Phil has identified the key problem:  how do we come to know the who, what, when, and where of true needs.  But the answer is not to pretend that government can put on some mighty spectacles that grant omnivision.   Rather the challenge is to help us all become better citizens by looking more closely at the needs of our neighbors--and that includes the communities we drive through from our bedroom communities in suburbia to our jobs in downtown highrises.   Dislocation of civic responsibility by entrusting it all to government merely allows me to put on my sunglasses, lock the doors, and turn up my satellite radio so I'm not required to look.

I fear that  the  "limitations of our own sympathy" are more encouraged by "forced exactions" than by our participation in the life-changing "little platoons" of civil society.  What we should be pursuing is both to foster more personal engagement in the nexus of associations and organizations--the "communities of interest"--that comprise society and to raise the sights, expand the interests, increase connections and communication among these communities so that the needs of some of the poorest among us become known to us personally, not written off as "not my problem anymore" each year when we pay our tax bill. 

January 29, 2005

For Such a Time as This

I've started a new blog, For Such a Time as This, where I can focus more of my reflections on faith and Christian witness.  That will leave this blog more for issues philanthropic.  Certainly I believe that faith and philanthropy are related, but the new blog will iterate the faith themes more exclusively. 

December 08, 2004

Left2Right

I'm not yet ready to jump back into blogging full speed, but spent much of this evening catching up on reading other people's blogs that I like to follow.  Was intrigued to see this new blog on the scene:  Left2Right .  When I do get caught up on my offline projects, I will look forward to engaging with this group some.  Especially interests me to see Stephen Darwall there.  I wrote my doctoral dissertation on the English moral philosopher Ralph Cudworth.   Darwall's actually one of the probably less than 50 living people who've read much of Cudworth, and I cite his work in my dissertation (which, sigh, sits idly on my shelf).

I did wonder at this early post by Eliz.
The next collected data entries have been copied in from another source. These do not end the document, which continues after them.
Background: an optimization exercise with open tools, aiming at small area, a short achievable clock period and few clock cycles per item. Do not read the settings as production practice.
Function was not checked in any run shown here: the RTL went through the layout flow alone.
Power and IR drop assume default switching activity.

==> flow/design.v, too long to show whole: its modules and the start of the top module <==
// module mult_pipe_mac: 1288 lines
// module mpm_fa: 3 lines
// module mpm_ha: 3 lines
// module mpm_bs: 4 lines
// module mpm_bsn: 4 lines
module mult_pipe_mac #(
  parameter int AW    = 18,
  parameter int BW    = 18,
  parameter int LAT   = 3,
  parameter int GUARD = 8
) (
  input  logic                   clk,
  input  logic                   rst,
  input  logic                   in_valid,
  output logic                   in_ready,
  input  logic [AW-1:0]          in_a,
  input  logic [BW-1:0]          in_b,
  input  logic                   in_signed,
  input  logic [1:0]             in_mode,
  output logic                   out_valid,
  input  logic                   out_ready,
  output logic [AW+BW+GUARD-1:0] out_data,
  output logic                   out_ovf
);
  // ...
==> flow/run.sh <==
#!/bin/bash
# synth_recipe.tcl (not shown) runs the flow's synth.tcl, then flattens the netlist and writes it again
# the make line also repeats each setting of config.mk as NAME=value (left out here)
make -C /OpenROAD-flow-scripts/flow DESIGN_CONFIG=/design/flow/config.mk WORK_HOME=/design/flow/orfs CLKGATE_MAP_FILE= SYNTH_SCRIPT=/design/flow/synth_recipe.tcl finish
==> flow/config.mk <==
export PLATFORM = sky130hd
export DESIGN_NAME = mult_pipe_mac
export DESIGN_NICKNAME = mult_pipe_mac
export VERILOG_FILES = /design/flow/design.v
export SDC_FILE = /design/flow/constraint.sdc
export NUM_CORES = 4
export LEC_CHECK = 0
export CAP_MARGIN = 20
export CORE_MARGIN = 2
export CORE_UTILIZATION = 40
export SETUP_SLACK_MARGIN = 4.5
export SLEW_MARGIN = 20
export SYNTH_HIERARCHICAL = 1
==> flow/constraint.sdc <==
create_clock -name core_clock -period 8.0 [get_ports {clk}]
set_input_delay 1.6000 -clock core_clock [delete_from_list [all_inputs] [get_ports {clk}]]
set_output_delay 1.6000 -clock core_clock [all_outputs]
set_load 0.01 [all_outputs]
==> metrics.md, run 1 <==
| Metric | Value |
|---|---|
| Outcome | complete, no violations |
| Non-clk invs | 20 |
| Post-Synth Simple-Gate Area | 0.07599 |
| Routed WL | 52.45 mm |
| Crit path max fanout | 7 |
| Max Clk Rate | 238.7 MHz |
| Area leader, netlist | edfxtp_1 |
| Yosys warnings | 7 |
| PwrDens | 397.1 nW/µm² |
| Gr usage total | 0.2126 |
| Post-placement cell count | 2,230 |
| Initial Util | 0.4038 |
| TAP cells | 607 |
| RSZ-0062 raised after global routing | true |
| Synth cell types | 68 |
| Post-route ant nets | 0 |
| M1 GR Usage | 0.2997 |
| Final Util | 0.5319 |
| CP max-delay cell | fa_1 |
| Post-synthesis compound-gate area fraction | 0.2037 |
| Number of placement rows | 79 |
| Mux contribution to synthesized area | 0.0005347 |
| Area share of the largest cell type after synthesis | 0.2807 |
| Worst Path Required | 8280 ps |
| RD Place Congestion | 0.9718 |
| Cell-internal power | 5762 µW |
| CTS tree | done |
| Seq group | 2090 µW |
| Post-Syn Area | 18,720 µm² |
| Clk pwr share | 0.123 |
| Fin cells | 2,407 |
| TritonRoute pass-1 iters | 5 |
==> run 2: changes to the inputs <==
--- a/flow/design.v
+++ b/flow/design.v
@@ -1218,67 +1218,67 @@
       cs0_r[36] <= ta_fs143;
       cs1_r[36] <= ta_hc25;
       cs0_r[37] <= ta_ks9;
       cs0_r[38] <= pp_9_20;
       cs1_r[38] <= ta_kc9;
     end
   end
   assign accx_s = s2_mode_r[0] ? {s2_signed_r & acc_r[43], acc_r} : '0;
-  mpm_ha u_tb_ha0 (.a(accx_s[0]), .b(cs0_r[0]), .s(tb_hs0), .co(tb_hc0));
-  mpm_ha u_tb_ha1 (.a(accx_s[1]), .b(cs0_r[1]), .s(tb_hs1), .co(tb_hc1));
-  mpm_fa u_tb_fa0 (.a(accx_s[2]), .b(cs0_r[2]), .c(cs1_r[2]), .s(tb_fs0), .co(tb_fc0));
-  mpm_fa u_tb_fa1 (.a(accx_s[3]), .b(cs0_r[3]), .c(cs1_r[3]), .s(tb_fs1), .co(tb_fc1));
-  mpm_fa u_tb_fa2 (.a(accx_s[4]), .b(cs0_r[4]), .c(cs1_r[4]), .s(tb_fs2), .co(tb_fc2));
-  mpm_fa u_tb_fa3 (.a(accx_s[5]), .b(cs0_r[5]), .c(cs1_r[5]), .s(tb_fs3), .co(tb_fc3));
-  mpm_fa u_tb_fa4 (.a(accx_s[6]), .b(cs0_r[6]), .c(cs1_r[6]), .s(tb_fs4), .co(tb_fc4));
-  mpm_fa u_tb_fa5 (.a(accx_s[7]), .b(cs0_r[7]), .c(cs1_r[7]), .s(tb_fs5), .co(tb_fc5));
-  mpm_fa u_tb_fa6 (.a(accx_s[8]), .b(cs0_r[8]), .c(cs1_r[8]), .s(tb_fs6), .co(tb_fc6));
-  mpm_fa u_tb_fa7 (.a(accx_s[9]), .b(cs0_r[9]), .c(cs1_r[9]), .s(tb_fs7), .co(tb_fc7));
-  mpm_fa u_tb_fa8 (.a(accx_s[10]), .b(cs0_r[10]), .c(cs1_r[10]), .s(tb_fs8), .co(tb_fc8));
-  mpm_fa u_tb_fa9 (.a(accx_s[11]), .b(cs0_r[11]), .c(cs1_r[11]), .s(tb_fs9), .co(tb_fc9));
-  mpm_fa u_tb_fa10 (.a(accx_s[12]), .b(cs0_r[12]), .c(cs1_r[12]), .s(tb_fs10), .co(tb_fc10));
-  mpm_fa u_tb_fa11 (.a(accx_s[13]), .b(cs0_r[13]), .c(cs1_r[13]), .s(tb_fs11), .co(tb_fc11));
-  mpm_fa u_tb_fa12 (.a(accx_s[14]), .b(cs0_r[14]), .c(cs1_r[14]), .s(tb_fs12), .co(tb_fc12));
-  mpm_fa u_tb_fa13 (.a(accx_s[15]), .b(cs0_r[15]), .c(cs1_r[15]), .s(tb_fs13), .co(tb_fc13));
-  mpm_fa u_tb_fa14 (.a(accx_s[16]), .b(cs0_r[16]), .c(cs1_r[16]), .s(tb_fs14), .co(tb_fc14));
-  mpm_fa u_tb_fa15 (.a(accx_s[17]), .b(cs0_r[17]), .c(cs1_r[17]), .s(tb_fs15), .co(tb_fc15));
-  mpm_fa u_tb_fa16 (.a(accx_s[18]), .b(cs0_r[18]), .c(cs1_r[18]), .s(tb_fs16), .co(tb_fc16));
-  mpm_fa u_tb_fa17 (.a(accx_s[19]), .b(cs0_r[19]), .c(cs1_r[19]), .s(tb_fs17), .co(tb_fc17));
-  mpm_fa u_tb_fa18 (.a(accx_s[20]), .b(cs0_r[20]), .c(cs1_r[20]), .s(tb_fs18), .co(tb_fc18));
-  mpm_fa u_tb_fa19 (.a(accx_s[21]), .b(cs0_r[21]), .c(cs1_r[21]), .s(tb_fs19), .co(tb_fc19));
-  mpm_fa u_tb_fa20 (.a(accx_s[22]), .b(cs0_r[22]), .c(cs1_r[22]), .s(tb_fs20), .co(tb_fc20));
-  mpm_fa u_tb_fa21 (.a(accx_s[23]), .b(cs0_r[23]), .c(cs1_r[23]), .s(tb_fs21), .co(tb_fc21));
-  mpm_fa u_tb_fa22 (.a(accx_s[24]), .b(cs0_r[24]), .c(cs1_r[24]), .s(tb_fs22), .co(tb_fc22));
-  mpm_fa u_tb_fa23 (.a(accx_s[25]), .b(cs0_r[25]), .c(cs1_r[25]), .s(tb_fs23), .co(tb_fc23));
-  mpm_fa u_tb_fa24 (.a(accx_s[26]), .b(cs0_r[26]), .c(cs1_r[26]), .s(tb_fs24), .co(tb_fc24));
-  mpm_fa u_tb_fa25 (.a(accx_s[27]), .b(cs0_r[27]), .c(cs1_r[27]), .s(tb_fs25), .co(tb_fc25));
-  mpm_fa u_tb_fa26 (.a(accx_s[28]), .b(cs0_r[28]), .c(cs1_r[28]), .s(tb_fs26), .co(tb_fc26));
-  mpm_fa u_tb_fa27 (.a(accx_s[29]), .b(cs0_r[29]), .c(cs1_r[29]), .s(tb_fs27), .co(tb_fc27));
-  mpm_fa u_tb_fa28 (.a(accx_s[30]), .b(cs0_r[30]), .c(cs1_r[30]), .s(tb_fs28), .co(tb_fc28));
-  mpm_fa u_tb_fa29 (.a(accx_s[31]), .b(cs0_r[31]), .c(cs1_r[31]), .s(tb_fs29), .co(tb_fc29));
-  mpm_fa u_tb_fa30 (.a(accx_s[32]), .b(cs0_r[32]), .c(cs1_r[32]), .s(tb_fs30), .co(tb_fc30));
-  mpm_fa u_tb_fa31 (.a(accx_s[33]), .b(cs0_r[33]), .c(cs1_r[33]), .s(tb_fs31), .co(tb_fc31));
-  mpm_fa u_tb_fa32 (.a(accx_s[34]), .b(cs0_r[34]), .c(cs1_r[34]), .s(tb_fs32), .co(tb_fc32));
-  mpm_fa u_tb_fa33 (.a(accx_s[35]), .b(cs0_r[35]), .c(cs1_r[35]), .s(tb_fs33), .co(tb_fc33));
-  mpm_fa u_tb_fa34 (.a(accx_s[36]), .b(cs0_r[36]), .c(cs1_r[36]), .s(tb_fs34), .co(tb_fc34));
-  mpm_ha u_tb_ha2 (.a(accx_s[37]), .b(cs0_r[37]), .s(tb_hs2), .co(tb_hc2));
-  mpm_fa u_tb_fa35 (.a(accx_s[38]), .b(cs0_r[38]), .c(cs1_r[38]), .s(tb_fs35), .co(tb_fc35));
+  mpm_ha u_tb_ha0 (.a(cs0_r[0]), .b(cs1_r[0]), .s(tb_hs0), .co(tb_hc0));
+  mpm_ha u_tb_ha1 (.a(cs0_r[1]), .b(tb_hc0), .s(tb_hs1), .co(tb_hc1));
+  mpm_fa u_tb_fa0 (.a(cs0_r[2]), .b(cs1_r[2]), .c(accx_s[2]), .s(tb_fs0), .co(tb_fc0));
+  mpm_fa u_tb_fa1 (.a(cs0_r[3]), .b(cs1_r[3]), .c(accx_s[3]), .s(tb_fs1), .co(tb_fc1));
+  mpm_fa u_tb_fa2 (.a(cs0_r[4]), .b(cs1_r[4]), .c(accx_s[4]), .s(tb_fs2), .co(tb_fc2));
+  mpm_fa u_tb_fa3 (.a(cs0_r[5]), .b(cs1_r[5]), .c(accx_s[5]), .s(tb_fs3), .co(tb_fc3));
+  mpm_fa u_tb_fa4 (.a(cs0_r[6]), .b(cs1_r[6]), .c(accx_s[6]), .s(tb_fs4), .co(tb_fc4));
+  mpm_fa u_tb_fa5 (.a(cs0_r[7]), .b(cs1_r[7]), .c(accx_s[7]), .s(tb_fs5), .co(tb_fc5));
+  mpm_fa u_tb_fa6 (.a(cs0_r[8]), .b(cs1_r[8]), .c(accx_s[8]), .s(tb_fs6), .co(tb_fc6));
+  mpm_fa u_tb_fa7 (.a(cs0_r[9]), .b(cs1_r[9]), .c(accx_s[9]), .s(tb_fs7), .co(tb_fc7));
+  mpm_fa u_tb_fa8 (.a(cs0_r[10]), .b(cs1_r[10]), .c(accx_s[10]), .s(tb_fs8), .co(tb_fc8));
+  mpm_fa u_tb_fa9 (.a(cs0_r[11]), .b(cs1_r[11]), .c(accx_s[11]), .s(tb_fs9), .co(tb_fc9));
+  mpm_fa u_tb_fa10 (.a(cs0_r[12]), .b(cs1_r[12]), .c(accx_s[12]), .s(tb_fs10), .co(tb_fc10));
+  mpm_fa u_tb_fa11 (.a(cs0_r[13]), .b(cs1_r[13]), .c(accx_s[13]), .s(tb_fs11), .co(tb_fc11));
+  mpm_fa u_tb_fa12 (.a(cs0_r[14]), .b(cs1_r[14]), .c(accx_s[14]), .s(tb_fs12), .co(tb_fc12));
+  mpm_fa u_tb_fa13 (.a(cs0_r[15]), .b(cs1_r[15]), .c(accx_s[15]), .s(tb_fs13), .co(tb_fc13));
+  mpm_fa u_tb_fa14 (.a(cs0_r[16]), .b(cs1_r[16]), .c(accx_s[16]), .s(tb_fs14), .co(tb_fc14));
+  mpm_fa u_tb_fa15 (.a(cs0_r[17]), .b(cs1_r[17]), .c(accx_s[17]), .s(tb_fs15), .co(tb_fc15));
+  mpm_fa u_tb_fa16 (.a(cs0_r[18]), .b(cs1_r[18]), .c(accx_s[18]), .s(tb_fs16), .co(tb_fc16));
+  mpm_fa u_tb_fa17 (.a(cs0_r[19]), .b(cs1_r[19]), .c(accx_s[19]), .s(tb_fs17), .co(tb_fc17));
+  mpm_fa u_tb_fa18 (.a(cs0_r[20]), .b(cs1_r[20]), .c(accx_s[20]), .s(tb_fs18), .co(tb_fc18));
+  mpm_fa u_tb_fa19 (.a(cs0_r[21]), .b(cs1_r[21]), .c(accx_s[21]), .s(tb_fs19), .co(tb_fc19));
+  mpm_fa u_tb_fa20 (.a(cs0_r[22]), .b(cs1_r[22]), .c(accx_s[22]), .s(tb_fs20), .co(tb_fc20));
+  mpm_fa u_tb_fa21 (.a(cs0_r[23]), .b(cs1_r[23]), .c(accx_s[23]), .s(tb_fs21), .co(tb_fc21));
+  mpm_fa u_tb_fa22 (.a(cs0_r[24]), .b(cs1_r[24]), .c(accx_s[24]), .s(tb_fs22), .co(tb_fc22));
+  mpm_fa u_tb_fa23 (.a(cs0_r[25]), .b(cs1_r[25]), .c(accx_s[25]), .s(tb_fs23), .co(tb_fc23));
+  mpm_fa u_tb_fa24 (.a(cs0_r[26]), .b(cs1_r[26]), .c(accx_s[26]), .s(tb_fs24), .co(tb_fc24));
+  mpm_fa u_tb_fa25 (.a(cs0_r[27]), .b(cs1_r[27]), .c(accx_s[27]), .s(tb_fs25), .co(tb_fc25));
+  mpm_fa u_tb_fa26 (.a(cs0_r[28]), .b(cs1_r[28]), .c(accx_s[28]), .s(tb_fs26), .co(tb_fc26));
+  mpm_fa u_tb_fa27 (.a(cs0_r[29]), .b(cs1_r[29]), .c(accx_s[29]), .s(tb_fs27), .co(tb_fc27));
+  mpm_fa u_tb_fa28 (.a(cs0_r[30]), .b(cs1_r[30]), .c(accx_s[30]), .s(tb_fs28), .co(tb_fc28));
+  mpm_fa u_tb_fa29 (.a(cs0_r[31]), .b(cs1_r[31]), .c(accx_s[31]), .s(tb_fs29), .co(tb_fc29));
+  mpm_fa u_tb_fa30 (.a(cs0_r[32]), .b(cs1_r[32]), .c(accx_s[32]), .s(tb_fs30), .co(tb_fc30));
+  mpm_fa u_tb_fa31 (.a(cs0_r[33]), .b(cs1_r[33]), .c(accx_s[33]), .s(tb_fs31), .co(tb_fc31));
+  mpm_fa u_tb_fa32 (.a(cs0_r[34]), .b(cs1_r[34]), .c(accx_s[34]), .s(tb_fs32), .co(tb_fc32));
+  mpm_fa u_tb_fa33 (.a(cs0_r[35]), .b(cs1_r[35]), .c(accx_s[35]), .s(tb_fs33), .co(tb_fc33));
+  mpm_fa u_tb_fa34 (.a(cs0_r[36]), .b(cs1_r[36]), .c(accx_s[36]), .s(tb_fs34), .co(tb_fc34));
+  mpm_ha u_tb_ha2 (.a(cs0_r[37]), .b(accx_s[37]), .s(tb_hs2), .co(tb_hc2));
+  mpm_fa u_tb_fa35 (.a(cs0_r[38]), .b(cs1_r[38]), .c(accx_s[38]), .s(tb_fs35), .co(tb_fc35));
   mpm_fa u_tb_fk0 (.a(accx_s[39]), .b(tb_fc35), .c(1'b1), .s(tb_ks0), .co(tb_kc0));
   mpm_fa u_tb_fk1 (.a(accx_s[40]), .b(tb_kc0), .c(1'b1), .s(tb_ks1), .co(tb_kc1));
   mpm_fa u_tb_fk2 (.a(accx_s[41]), .b(tb_kc1), .c(1'b1), .s(tb_ks2), .co(tb_kc2));
   mpm_fa u_tb_fk3 (.a(accx_s[42]), .b(tb_kc2), .c(1'b1), .s(tb_ks3), .co(tb_kc3));
   mpm_fa u_tb_fk4 (.a(accx_s[43]), .b(tb_kc3), .c(1'b1), .s(tb_ks4), .co(tb_kc4));
   mpm_fa u_tb_fk5 (.a(accx_s[44]), .b(tb_kc4), .c(1'b1), .s(tb_ks5), .co(tb_kc5));
-  assign sum_s = {tb_ks5, tb_ks4, tb_ks3, tb_ks2, tb_ks1, tb_ks0, tb_fs35, tb_fc34, tb_fc33, tb_fc32, tb_fc31, tb_fc30, tb_fc29, tb_fc28, tb_fc27, tb_fc26, tb_fc25, tb_fc24, tb_fc23, tb_fc22, tb_fc21, tb_fc20, tb_fc19, tb_fc18, tb_fc17, tb_fc16, tb_fc15, tb_fc14, tb_fc13, tb_fc12, tb_fc11, tb_fc10, tb_fc9, tb_fc8, tb_fc7, tb_fc6, tb_fc5, tb_fc4, tb_fc3, tb_fc2, tb_fc1, tb_fc0, tb_fs0, tb_hc0, cs1_r[0]}
+  assign sum_s = {tb_ks5, tb_ks4, tb_ks3, tb_ks2, tb_ks1, tb_ks0, tb_fs35, tb_fc34, tb_fc33, tb_fc32, tb_fc31, tb_fc30, tb_fc29, tb_fc28, tb_fc27, tb_fc26, tb_fc25, tb_fc24, tb_fc23, tb_fc22, tb_fc21, tb_fc20, tb_fc19, tb_fc18, tb_fc17, tb_fc16, tb_fc15, tb_fc14, tb_fc13, tb_fc12, tb_fc11, tb_fc10, tb_fc9, tb_fc8, tb_fc7, tb_fc6, tb_fc5, tb_fc4, tb_fc3, tb_fc2, tb_fc1, tb_fc0, tb_fs0, accx_s[1], accx_s[0]}
                 + {1'b0, 1'b0, 1'b0, 1'b0, 1'b0, 1'b0, tb_hc2, tb_hs2, tb_fs34, tb_fs33, tb_fs32, tb_fs31, tb_fs30, tb_fs29, tb_fs28, tb_fs27, tb_fs26, tb_fs25, tb_fs24, tb_fs23, tb_fs22, tb_fs21, tb_fs20, tb_fs19, tb_fs18, tb_fs17, tb_fs16, tb_fs15, tb_fs14, tb_fs13, tb_fs12, tb_fs11, tb_fs10, tb_fs9, tb_fs8, tb_fs7, tb_fs6, tb_fs5, tb_fs4, tb_fs3, tb_fs2, tb_fs1, tb_hc1, tb_hs1, tb_hs0};
   always_ff @(posedge clk) begin
     if (rst)           out_valid_r <= 1'b0;
     else if (!stall_s) out_valid_r <= s2_valid_r;
-    if (!stall_s && s2_valid_r) begin
+    if (!stall_s) begin
       out_data_r <= sum_s[43:0];
       out_ovf_r  <= s2_mode_r[0] && (s2_signed_r ? (sum_s[44] ^ sum_s[43]) : sum_s[44]);
     end
     if (rst)
       acc_r <= '0;
     else if (!stall_s && s2_valid_r && s2_mode_r[1])
       acc_r <= sum_s[43:0];
   end
==> flow/flow/run.sh (new file) <==
#!/bin/bash
set -euo pipefail
W=$PWD
RES=$W/orfs/results/$FLOW_PLATFORM/mult_pipe_mac/base
export BUFFER_PORTS_ARGS="-buffer_cell sky130_fd_sc_hd__buf_2"
bash standard.sh synth > synth.log 2>&1
sed -i 's/\bsky130_fd_sc_hd__a22oi_2\b/sky130_fd_sc_hd__a22oi_1/' "$RES/1_2_yosys.v"
touch "$RES/1_2_yosys.v"
grep -c 'sky130_fd_sc_hd__a22oi_1' "$RES/1_2_yosys.v" > downsize.log 2>&1 || true
bash standard.sh finish > layout.log 2>&1
==> flow/standard.sh (new file) <==
#!/bin/bash
# synth_recipe.tcl (not shown) runs the flow's synth.tcl, then flattens the netlist and writes it again
# the make line also repeats each setting of config.mk as NAME=value (left out here)
make -C /OpenROAD-flow-scripts/flow DESIGN_CONFIG=/design/flow/config.mk WORK_HOME=/design/flow/orfs CLKGATE_MAP_FILE= SYNTH_SCRIPT=/design/flow/synth_recipe.tcl "${@:-finish}"
==> flow/config.mk (replaced) <==
export PLATFORM = sky130hd
export DESIGN_NAME = mult_pipe_mac
export DESIGN_NICKNAME = mult_pipe_mac
export VERILOG_FILES = /design/flow/design.v
export SDC_FILE = /design/flow/constraint.sdc
export NUM_CORES = 4
export LEC_CHECK = 0
export CAP_MARGIN = 20
export CORE_MARGIN = 2
export CORE_UTILIZATION = 50
export PLACE_DENSITY = 0.75
export SETUP_SLACK_MARGIN = 4.1
export SLEW_MARGIN = 20
export SYNTH_HIERARCHICAL = 1
removed: flow/run.sh
==> run 2 against run 1 <==
  * Combinational power fell by 14%
  * Critical path depth down 4
  * Register-to-register slack gained 90 ps
  * Hold slack worse by 14 ps
  * Non-clock buffer count fell by 16
  * Total power shrank 7.7%
  * Sequential share of layout area up 3.9 points
  * Largest power group unchanged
Anderson:  What Hume Can Teach Us  About Our Partisan Divisions, who writes:

Hume observed that differences in interest are the most "reasonable." They are most open to compromise and negotiation.  Moreover, arguments about what policies are in people's interest are most open to revision in light of evidence.   If interests were all that divided us, the Democratic Party (what there is of the Left that has institutional power) would enjoy an overwhelming majority, since it represents the interests of the bulk of the population, while Republican policies favor mainly the rich.  Most people understand this, and the Left can offer sound arguments and evidence to persuade those who disagree.

This confused me at first--for it doesn't seem patently obvious to me that most people DO think the Democratic Party represents their interests.  Then I wondered whether there was actually something rather favorable in this in that perhaps Anderson is suggesting that the majority of the voters who voted Republican in the recent election must be rich, or at least must consider themselves to be so.  This would mean that, contrary to the typical assertions from the Left, the number of the "rich" in America is growing significantly, a trend that would seem on its very face to begin to undermine the assertion that "most people" understand the Dem Party to represent their interests.